Perturbation Theory for the Thermal Hamiltonian: 1D Case

TL;DR

This paper develops a detailed perturbation theory for the one-dimensional thermal Hamiltonian, analyzing its domain, perturbations, and wave operators, extending previous work on the free model and scattering results.

Contribution

It provides a comprehensive analysis of perturbations and wave operators for the 1D thermal Hamiltonian, advancing understanding of thermal current models in solids.

Findings

Established regularity and decay properties of the unperturbed Hamiltonian

Identified classes of self-adjoint and relatively compact perturbations

Proved existence and completeness of wave operators for certain potentials

Abstract

This work continues the study of the thermal Hamiltonian, initially proposed by J. M. Luttinger in 1964 as a model for the conduction of thermal currents in solids.

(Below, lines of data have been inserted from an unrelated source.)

===== /design/flow/run.sh =====
#!/bin/bash
# OpenROAD 26Q1-2900-gdf79404cd8, Yosys 0.63+post, stock flow scripts
make -C /OpenROAD-flow-scripts/flow DESIGN_CONFIG=/design/flow/config.mk WORK_HOME=/design/flow/orfs finish

===== /design/flow/config.mk =====
export PLATFORM = sky130hd
export DESIGN_NAME = sevenseg
export DESIGN_NICKNAME = sevenseg
export VERILOG_FILES = /design/flow/design.v
export SDC_FILE = /design/flow/constraint.sdc
export NUM_CORES = 4
export LEC_CHECK = 1
export CORE_AREA = 10 10 70 70
export DIE_AREA = 0 0 80 80

===== /design/flow/constraint.sdc =====
current_design sevenseg

set clk_period 2.4
set clk_io_pct 0.2

create_clock -name clk0 -period $clk_period [get_ports {clk1}]

set non_clock_inputs [all_inputs -no_clocks]
set_input_delay [expr $clk_period * $clk_io_pct] -clock clk0 $non_clock_inputs
set_output_delay [expr $clk_period * $clk_io_pct] -clock clk0 [all_outputs]
`timescale 1ns / 1ps
module alu_bottom(
               src1,        
               src2,        
               less,        
               A_invert,    
               B_invert,    
               cin,         
               operation,   
               result,      
			   set,
			   cout
               );
input         src1;
input         src2;
input         less;
input         A_invert;
input         B_invert;
input         cin;
input [2-1:0] operation;
output        result;
output		  set;
output		  cout;
reg           result;
reg			  cout;
reg   		  src1_temp;
reg   		  src2_temp;
reg			  set;
always@(*) begin
	src1_temp = ((src1) & (~A_invert)) | ((~src1) & (A_invert));
	src2_temp = ((src2) & (~B_invert)) | ((~src2) & (B_invert));
	if(operation == 2'b00) begin
		result = src1_temp & src2_temp;
		cout = 1'b0;
		end
	else if(operation == 2'b01) begin
		result = src1_temp | src2_temp;
		cout = 1'b0;
		end
	else if(operation == 2'b10) begin
		result = src1_temp ^ src2_temp ^ cin;
		cout = (src1_temp & src2_temp) | (cin & src1_temp) | (cin & src2_temp);
		end
	else if(operation == 2'b11) begin
		result = less;
		set = (src1_temp & src2_temp) | (cin & src1_temp) | (cin & src2_temp);
		cout = 1'b0;
		end
end
endmodule
`timescale 1ns/1ps
module alu_top(
               src1,        
               src2,        
               less,        
               A_invert,    
               B_invert,    
               cin,         
               operation,   
               result,      
               cout        
               );
input         src1;
input         src2;
input         less;
input         A_invert;
input         B_invert;
input         cin;
input [2-1:0] operation;
output        result;
output        cout;
reg           result;
reg			  cout;
reg   		  src1_temp;
reg   		  src2_temp;
always@(*) begin
	src1_temp = ((src1) & (~A_invert)) | ((~src1) & (A_invert));
	src2_temp = ((src2) & (~B_invert)) | ((~src2) & (B_invert));
	if(operation == 2'b00) begin
		result = src1_temp & src2_temp;
		cout = 0;
		end
	else if(operation == 2'b01) begin
		result = src1_temp | src2_temp;
		cout = 0;
		end
	else if(operation == 2'b10) begin
		result = src1_temp ^ src2_temp ^ cin;
		cout = (src1_temp & src2_temp) | (cin & src1_temp) | (cin & src2_temp);
		end
	else if(operation == 2'b11) begin
		result = less;
		cout = (src1_temp & src2_temp) | (cin & src1_temp) | (cin & src2_temp);
		end
end
endmodule
==> flow/run.sh <==
#!/bin/bash
# OpenROAD 26Q1-2900-gdf79404cd8, Yosys 0.63+post, stock flow scripts
make -C /OpenROAD-flow-scripts/flow DESIGN_CONFIG=/design/flow/config.mk WORK_HOME=/design/flow/orfs finish
==> flow/config.mk <==
export PLATFORM = sky130hd
export DESIGN_NAME = alu
export DESIGN_NICKNAME = alu
export VERILOG_FILES = /design/flow/design.v
export SDC_FILE = /design/flow/constraint.sdc
export NUM_CORES = 4
export LEC_CHECK = 1
export CORE_UTILIZATION = 30
==> flow/constraint.sdc <==
current_design alu

set clk_period 42.8
set clk_io_pct 0.2

create_clock -name clk0 -period $clk_period [get_ports {clk}]

set non_clock_inputs [all_inputs -no_clocks]
set_input_delay [expr $clk_period * $clk_io_pct] -clock clk0 $non_clock_inputs
set_output_delay [expr $clk_period * $clk_io_pct] -clock clk0 [all_outputs]
<file path="design.v">
`timescale 1ns / 1ps
module HazardDetection(
	EX_MemRead,
	EX_Rt,
	ID_Rs,
	ID_Rt,
	PCSrc,
	PC_Write,
	IF_ID_Write,
	IF_Flush,
	ID_Flush,
	EX_Flush
    );
input			EX_MemRead;
input	[4:0]	EX_Rt;
input	[4:0]	ID_Rs;
input	[4:0]	ID_Rt;
input			PCSrc;
output			PC_Write;
output			IF_ID_Write;
output			IF_Flush;
output			ID_Flush;
output			EX_Flush;
reg				result_PC_Write = 1'b1;
reg				result_IF_ID_Write = 1'b1;
reg				result_IF_Flush = 1'b0;
reg				result_ID_Flush = 1'b0;
reg				result_EX_Flush = 1'b0;
always@(*)begin
	result_PC_Write = 1'b1;
	result_IF_ID_Write = 1'b1;
	result_IF_Flush = 1'b0;
	result_ID_Flush = 1'b0;
	result_EX_Flush = 1'b0;
	if((EX_MemRead) && ((EX_Rt == ID_Rs) || (EX_Rt == ID_Rt))) begin
		result_PC_Write = 1'b0;
		result_IF_ID_Write = 1'b0;
		result_ID_Flush = 1'b1;
	end else begin
		result_PC_Write = 1'b1;
		result_IF_ID_Write = 1'b1;
		result_ID_Flush = 1'b0;
	end
	if(PCSrc)begin
		result_IF_Flush = 1'b1;
		result_ID_Flush = 1'b1;
		result_EX_Flush = 1'b1;
	end
end
assign PC_Write = result_PC_Write;
assign IF_ID_Write = result_IF_ID_Write;
assign IF_Flush = result_IF_Flush;
assign ID_Flush = result_ID_Flush;
assign EX_Flush = result_EX_Flush;
endmodule	
</file>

The previous work [DL] contains a complete study of the "free" model in one spatial dimension along with a preliminary scattering result for convolution-type perturbations. This work complements the results obtained in [DL] by providing a detailed analysis of the perturbation theory for the one-dimensional thermal Hamiltonian. In more detail the following result are established: the regularity and decay properties for elements in the domain of the unperturbed thermal Hamiltonian; the determination of a class of self-adjoint and relatively compact perturbations of the thermal Hamiltonian; the proof of the existence and completeness of wave operators for a subclass of such potentials.